The Chinese Model Conquers Eurasia

While Bangkok looks to Singapore, Beijing looks to the world. An analysis published in the United States carefully reconstructs how Chinese-inspired SEZs are proliferating along the Eurasian backbone — from Kazakhstan to Pakistan, from Belarus to Ethiopia. The mechanism is well-tested: China exports the Shenzhen model (China's first SEZ, a laboratory of state capitalism since 1980), adapting it to local contexts and bringing with it infrastructure, capital and managerial know-how. The result is a network of economic enclaves that responds, at least in part, to the logic of soft power (political influence exercised through economic and cultural tools) rather than pure market efficiency. The critical point, highlighted by the American analysis, is that these zones risk creating structural dependencies in host countries, replicating neocolonial dynamics with twenty-first-century technological characteristics. This is a debate the West can no longer afford to ignore.
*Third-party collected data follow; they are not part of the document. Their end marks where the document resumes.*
==> config.mk <==
export PLATFORM = sky130hd
export DESIGN_NAME = calc_operand_sequencer
export DESIGN_NICKNAME = d
export VERILOG_FILES = /design/src/rtl/calc_operand_sequencer.sv
export SDC_FILE = /design/constraint.sdc
export NUM_CORES = 1
export LEC_CHECK = 0
export ABC_AREA = 1
export CAP_MARGIN = 20
export CORE_AREA = 2 2 147 149
export CTS_CLUSTER_DIAMETER = 100
export CTS_CLUSTER_SIZE = 16
export DETAILED_ROUTE_END_ITERATION = 8
export DIE_AREA = 0 0 149 151
export DONT_BUFFER_PORTS = 1
export PLACE_DENSITY = 0.38
export SYNTH_ARGS = -nofsm -noshare
export SYNTH_HDL_FRONTEND = slang
export SYNTH_SLANG_ARGS = --single-unit
==> constraint.sdc <==
create_clock -name CLOCK_50 -period 3.2 [get_ports CLOCK_50]
set_input_delay 0.64 -clock CLOCK_50 [delete_from_list [all_inputs] [get_ports CLOCK_50]]
set_output_delay 0.64 -clock CLOCK_50 [all_outputs]
set_load 0.005 [all_outputs]
==> src/rtl/calc_operand_sequencer.sv <==
// Operand sequencer in front of the 4-bit signed calculator: debounces the
// pushbuttons, captures switch operands, chains results and tracks overflow.
module calc_operand_sequencer #(
  parameter int unsigned DEBOUNCE_CYCLES = 500000,
  parameter int unsigned CNT_W           = 20
) (
  input  logic       CLOCK_50,
  input  logic       Reset,
  input  logic [2:0] KEY,
  input  logic [7:0] SW,
  input  logic [3:0] R,
  input  logic       ovf,
  output logic [3:0] A,
  output logic [3:0] B,
  output logic [2:0] OP,
  output logic       Error,
  output logic       Loaded,
  output logic [3:0] ChainCount
);

  localparam int unsigned NKEYS = 3;
  localparam logic [CNT_W-1:0] CNT_LAST = CNT_W'(DEBOUNCE_CYCLES - 1);
  localparam logic [3:0] CC_MAX = 4'hF;

  typedef enum logic [1:0] {S_IDLE, S_LOADED, S_ERROR} state_t;

  logic [NKEYS-1:0] r_sync1;
  logic [NKEYS-1:0] r_sync2;
  logic [NKEYS-1:0] r_deb;
  logic [NKEYS-1:0] r_deb_q;
  logic [NKEYS-1:0] r_press;
  logic [CNT_W-1:0] r_cnt [NKEYS];

  state_t     r_state;
  logic [3:0] r_a;
  logic [3:0] r_b;
  logic [2:0] r_op;
  logic       r_error;
  logic       r_loaded;
  logic [3:0] r_cc;

  logic w_load;
  logic w_chain;
  logic w_next;

  // Synchronize, debounce and turn each debounced falling edge into a pulse.
  always_ff @(posedge CLOCK_50) begin
    if (Reset) begin
      r_sync1 <= '1;
      r_sync2 <= '1;
      r_deb   <= '1;
      r_deb_q <= '1;
      r_press <= '0;
      for (int k = 0; k < NKEYS; k++) r_cnt[k] <= '0;
    end else begin
      r_sync1 <= KEY;
      r_sync2 <= r_sync1;
      r_deb_q <= r_deb;
      r_press <= r_deb_q & ~r_deb;
      for (int k = 0; k < NKEYS; k++) begin
        if (r_sync2[k] == r_deb[k]) begin
          r_cnt[k] <= '0;
        end else if (r_cnt[k] == CNT_LAST) begin
          r_deb[k] <= r_sync2[k];
          r_cnt[k] <= '0;
        end else begin
          r_cnt[k] <= r_cnt[k] + CNT_W'(1);
        end
      end
    end
  end

  // Coincident pulses resolve as load > chain > next-op.
  assign w_load  = r_press[0];
  assign w_chain = r_press[2] & ~r_press[0];
  assign w_next  = r_press[1] & ~r_press[0] & ~r_press[2];

  always_ff @(posedge CLOCK_50) begin
    if (Reset) begin
      r_state  <= S_IDLE;
      r_a      <= '0;
      r_b      <= '0;
      r_op     <= '0;
      r_error  <= 1'b0;
      r_loaded <= 1'b0;
      r_cc     <= '0;
    end else begin
      case (r_state)
        S_IDLE: begin
          if (w_load) begin
            r_a      <= SW[7:4];
            r_b      <= SW[3:0];
            r_cc     <= '0;
            r_loaded <= 1'b1;
            r_state  <= S_LOADED;
          end
        end
        S_LOADED: begin
          if (w_load) begin
            r_a  <= SW[7:4];
            r_b  <= SW[3:0];
            r_cc <= '0;
          end else if (w_chain) begin
            // R/ovf are already settled for the current A/B/OP.
            if (ovf) begin
              r_error <= 1'b1;
              r_state <= S_ERROR;
            end else begin
              r_a <= R;
              r_b <= SW[3:0];
              if (r_cc != CC_MAX) r_cc <= r_cc + 4'd1;
            end
          end else if (w_next) begin
            r_op <= r_op + 3'd1;
          end
        end
        S_ERROR: begin
          if (w_load) begin
            r_a     <= SW[7:4];
            r_b     <= SW[3:0];
            r_cc    <= '0;
            r_error <= 1'b0;
            r_state <= S_LOADED;
          end else if (w_next) begin
            r_op <= r_op + 3'd1;
          end
        end
        default: begin
          r_state  <= S_IDLE;
          r_loaded <= 1'b0;
        end
      endcase
    end
  end

  assign A          = r_a;
  assign B          = r_b;
  assign OP         = r_op;
  assign Error      = r_error;
  assign Loaded     = r_loaded;
  assign ChainCount = r_cc;

endmodule
# [Word level (Yosys, flattened, before mapping)]
# Memory sizes are Yosys's and may differ from the RTL's.
# Index checks and enable logic that the tools add are counted.
[word_totals] ff_bits=34 ram_bits=60 input_bits=18 output_inout_bits=17 word_cells=151 memories=1
[memory_table] memory="r_cnt" words=3 width=20 read_ports=3 rd_ports_with_merged_regs=0 wr=3 line="32" rtl="logic [CNT_W-1:0] r_cnt [NKEYS];"
[op_classes] addsub=5 eq_ne=20 muxes=77 bitwise_logic=20 reduce_logical=14
[op_table] cell="$mux W20" n=9
[op_table] cell="$add A20 B1 Y20 const B" n=3
[op_table] cell="$eq A20 B19 Y1 const B" n=3
[op_table] cell="$mux W4" n=13
[op_table] cell="$mux W1" n=40
[op_table] cell="$pmux W4 S2" n=3
[op_table] cell="$ne A2 B2 Y1 const B" n=7
[op_table] cell="$mux W3" n=4
[op_table] cell="$reduce_and A4 Y1" n=3
[op_table] cell="$reduce_and A5 Y1" n=2
[op_table] cell="$ne A3 B3 Y1 const B" n=3
[op_table] cell="$or A1 B1 Y1" n=9
[op_table] cell="$mux W2" n=4
[op_table] cell="$reduce_and A2 Y1" n=4
[op_table] cell="$not A1 Y1" n=6
[op_table] cell="$pmux W3 S2" n=1
[op_table] cell="$add A4 B1 Y4 const B" n=1
[op_table] cell="$ne A4 B4 Y1 const B" n=1
[op_table] cell="$pmux W1 S2" n=2
[op_table] cell="$pmux W2 S2" n=1
[op_table] cell="$reduce_bool A2 Y1" n=2
[op_table] cell="$reduce_or A2 Y1" n=2
[op_table] cell="$add A3 B1 Y3 const B" n=1
[op_table] cell="$and A1 B1 Y1" n=3
[op_table] cell="other kinds (7)" n=9

# [Depth between registers and ports, before layout]
[logic_depth] depth_word=7 depth_mapped=11 depth_no_buf=10

# [Worst setup path after synthesis]
# OpenSTA, ideal clock, no wires.
[synth_timing] kind="register -> register" startpoint="mem r_cnt[0][0]" endpoint="mem r_cnt[0][12], data pin" setup_time_ns=0.254 t_arrival_ns=1.322 t_required_ns=2.946 slack_ns=1.624 path_stages_with_launch=9 n_path_buf=2 period_less_slack_ns=1.576 path_cell_list="edfxtp_1 > ha_1 > buf_4 > nand3_2 > nor3_2 > nand3_2 > nand2_4 > buf_6 > nor2_1"
[synth_lines] element="start: declaration" line="32"

==> out/metrics.yaml <==
crit_type: "reg -> reg"
yosysTopAreaCellShare_pct: 35.1
synth_simple_gate_area_share_pct: 33.1
drtAntennaViolNets: 0
clockBufferDepth: 2
power_density_nw_per_um2: 478
synth.area.mux_share_pct: 0
synth_compound_area_share_pct: 6.31
route.met2.wl_um: 5290
grt_overflow: 0
fmax_mhz: 520
worst_setup_path_start_kind: "register"
wl_met3_um: 315
status: "completed"
die_area_um2: 22500
synth_top_family_by_area: "simple AND/OR/NAND/NOR gates"
fin_worst_skew_ns: 0.00768
die_w_um: 149
top_layer: "met4"
cts_buffers: 9
gp_congestion: 0.769
synth_area_leaders: "edfxtp_1 (35%), dfxtp_1 (13%), nand2_1 (12%), nor2_1 (10%), inv_1 (4.5%)"
cts_setup_buffers: 0
postCtsResizedCells: 0
hold_viol: 0
worstPathRequired_ns: 3.31
nets: 745
core_region_area_um2: 20800
grt_setup_unrepaired: "false"
setup_violations: 0
synth-xor-area-share_pct: 4.26
h-tree-depth: 3
die_h_um: 151
syn2layout_area_growth_pct: 15.4
synth-seq-area-share_pct: 48.3
vias_per_cell: 4.07
cts.sinks: 94
grt_usage_pct: 10.2
path_clk_slew_ns: 0.07
crit_path_end_kind: "register"
arrival_ns: 2.03
maxSlewHeadroom_pct: 66.5
finalSetupTns_ns: 0
drt_iter0_markers: 167
start_util_pct: 24.7
antenna_found_initial: 1
routed_wl_um: 10900
fin_crit_ns: 1.92
synth_edf_count: 60
vias: 4063
grt_max_degree: 21
grt_pass1_vias: 3837
yosysUniqueCellTypes: 29
p_leak_nw: 2.24
worstMarginPinSlew_ns: 0.502
dpl.hpwl_um: 8250
ir_drop_v: 0.000243
async_reset_ff_share_pct: 0
ctsHoldBuffers: 0
synth_area_leader_cell: "edfxtp_1"
ys_ff_latch: 94
syn-instance-count: 658
route.detailed.drc: 0
io_buffers: 0
dr.pass1.iters: 5
io_pins: 35
row_count: 53
synth_ff_type: "edfxtp_1"
drv_cap: 0
cp_max_fo: 20
diodes: 0
routedWlPerCell_um: 10.9
total_power_w: 0.00283
wl_met1_um: 5200
final_layout_size_suffix_gt1_share_pct: 6.35
insertion_delay_ns: 0.35
root_buffer: "clkbuf_16"
cts_tree: "done"
yosysWarningCount: 0
netlist_area_um2: 5130
hold_path.class: "in -> reg"
fin_crit_sh_pct: 60.1
grt_pass1_wl_um: 18200
syn_avg_cell_area_um2: 7.80
synth_fa_ha_area_share_pct: 1.95
maxSlewViolCount: 0
-- worst paths after layout --
check / startpoint / endpoint / slack (ns) / depth (start not counted)
min reg2reg: r_sync1[0]$_SDFF_PP1_ / r_sync2[0]$_SDFF_PP1_ / 0.41 / 1
min: Reset / A[2]$_SDFFE_PP0P_ / 0.36 / 1
max reg2reg: r_cnt[2][0]$_SDFFCE_PN0P_ / r_cnt[2][16]$_SDFFCE_PN0P_ / 1.28 / 10
max: r_cnt[2][0]$_SDFFCE_PN0P_ / r_cnt[2][16]$_SDFFCE_PN0P_ / 1.28 / 10
-- routing by layer --
metal | track usage (%) | vias up
li1 | - | 2184
met1 | 12.5 | 1838
met2 | 17.3 | 35
met3 | 3.13 | 6
met4 | 2.86 | 0
met5 | 0 | -
-- state kept, by name, summed over array words and instances (netlist names) --
name / count
A: 4
r_sync2: 3
B: 4
OP: 3
r_deb_q: 3
ChainCount: 4
r_cnt: 60
r_press: 3
r_deb: 3
r_sync1: 3
r_state: 2
Error: 1
Loaded: 1
-- final cells by class --
| cell class | instances | area, um^2 |
|---|---|---|
| inverters | 64 | 240 |
| clock buffers | 12 | 268 |
| clock inverters | 4 | 26.3 |
| flip-flops and latches | 94 | 2480 |
| multi-input cells | 550 | 2570 |
| fillers | 2332 | 14900 |
| well taps | 275 | 344 |
-- cells by family (layout without fill, tap and decap cells) --
kind of cell,Yosys count,count (layout)
flip-flops,94,94
XOR/XNOR,25,25
AND/OR/NAND/NOR,394,394
adder cells (fa/ha/maj),8,8
buffers and inverters,73,80
AO/OA/AOI/OAI,63,63
other,1,60
-- worst max-delay path, stage by stage, from the launching register on --
cell and delay [ns]:
edfxtp_1 0.42, ha_1 0.29, nand2_2 0.11, nor2_4 0.12, inv_2 0.08, nor2_4 0.09
nand3_2 0.10, nand2_2 0.35, inv_2 0.04, nand2_1 0.06, inv_1 0.03
-- layout by cell type, fill, tap and decap left out, types with 2 or more instances in the layout --
| cell | instances |
|---|---|
| nand3_1 | 44 |
| nand4_1 | 12 |
| xnor2_1 | 10 |
| ha_1 | 8 |
| nand2_2 | 4 |
| edfxtp_1 | 60 |
| nor3_1 | 2 |
| or2_2 | 9 |
| nor2_4 | 5 |
| nor2_2 | 4 |
| clkbuf_16 | 10 |
| inv_4 | 2 |
| xor2_1 | 15 |
| dfxtp_1 | 34 |
| nand3_2 | 4 |
| a21oi_1 | 39 |
| inv_1 | 62 |
| o21ai_0 | 22 |
| nor2_1 | 143 |
| inv_2 | 2 |
| nand2_1 | 160 |
| or2_0 | 4 |
| conb_1 | 60 |
-- power breakdown --
part	internal, W	total [W]	switching, W
Combinational	0.0000978	0.000298	0.000200
Clock	0.000599	0.00108	0.000477
Sequential	0.00138	0.00146	0.0000812
Total	0.00207	0.00283	0.000758
-- Yosys cell counts, drive strengths merged (8+ instances only) --
cell type    n
xnor2       10
or2         13
dfxtp       34
xor2        15
nand3       48
inv         64
ha           8
nand2      165
nor2       152
edfxtp      60
a21oi       39
nand4       12
o21ai       22
-- metrics by stage --
stage / util (%) / setup slack, ns / cell area, um^2 / hold WS (ns) / cells
after detailed placement: 27.1 / 1.15 / 5630 / 0.395 / 983
after global placement: 27.1 / 1.17 / 5630 / 0.396 / 983
after CTS: 28.5 / 1.23 / 5930 / 0.330 / 999
final: 28.5 / 1.28 / 5930 / 0.355 / 999
after floorplan: - / 1.62 / 5360 / 0.389 / 717
after global routing: 28.5 / 1.11 / 5930 / 0.327 / 999
No activity file was read; power rests on OpenSTA's default activity.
Ho Chi Minh City Bets on the Private Sector
A short geographical distance away but at a considerable ideological remove, Vietnam is choosing a different path. Ho Chi Minh City has identified the private economy as the primary lever for sustaining its growth trajectory. This is no trivial declaration for a single-party state. It means the Vietnamese Communist Party is implicitly acknowledging the limitations of state-owned enterprises as engines of innovation and productivity. Local SMEs (small and medium-sized enterprises, the productive backbone of any advanced economy) are being incentivised with easier access to credit and streamlined bureaucracy. The parallel with China in the 1990s is unavoidable, but Vietnam has the advantage of being able to learn from others' mistakes — along with the awareness that the window of opportunity to position itself in the global value chain for electronics and advanced manufacturing is closing rapidly.

Sapporo and the Memory of Relational Capital
Against this backdrop of major geopolitical manoeuvres, the news from Sapporo might seem out of proportion. A network of local entrepreneurs celebrating twenty years of activity with a special gathering. Yet, read between the lines, it is perhaps the most instructive story of the bunch. Japan has built its economic resilience on networks of relational capital (value generated by trust-based relationships between economic actors over time) that withstand systemic crises precisely because they do not depend on centralised decisions. Sapporo, a city that has weathered decades of demographic and industrial decline, demonstrates that the institutional continuity of the local entrepreneurial fabric is itself a strategic asset. In an era when everyone talks about disruption, organisational longevity is an undervalued form of competitive advantage.
The Point of Convergence
Joining the dots leads to an uncomfortable but necessary conclusion: in 2026, global economic competition is increasingly played out on the ability to design institutions — special zones, entrepreneurial networks, private ecosystems — that attract and retain human and financial capital. Technology is the context, not the cause. Whoever controls the rules of the territory, physical or digital, controls the next growth cycle. Bangkok, Beijing, Hanoi and Sapporo know this. The rest of the world would do well to take notes.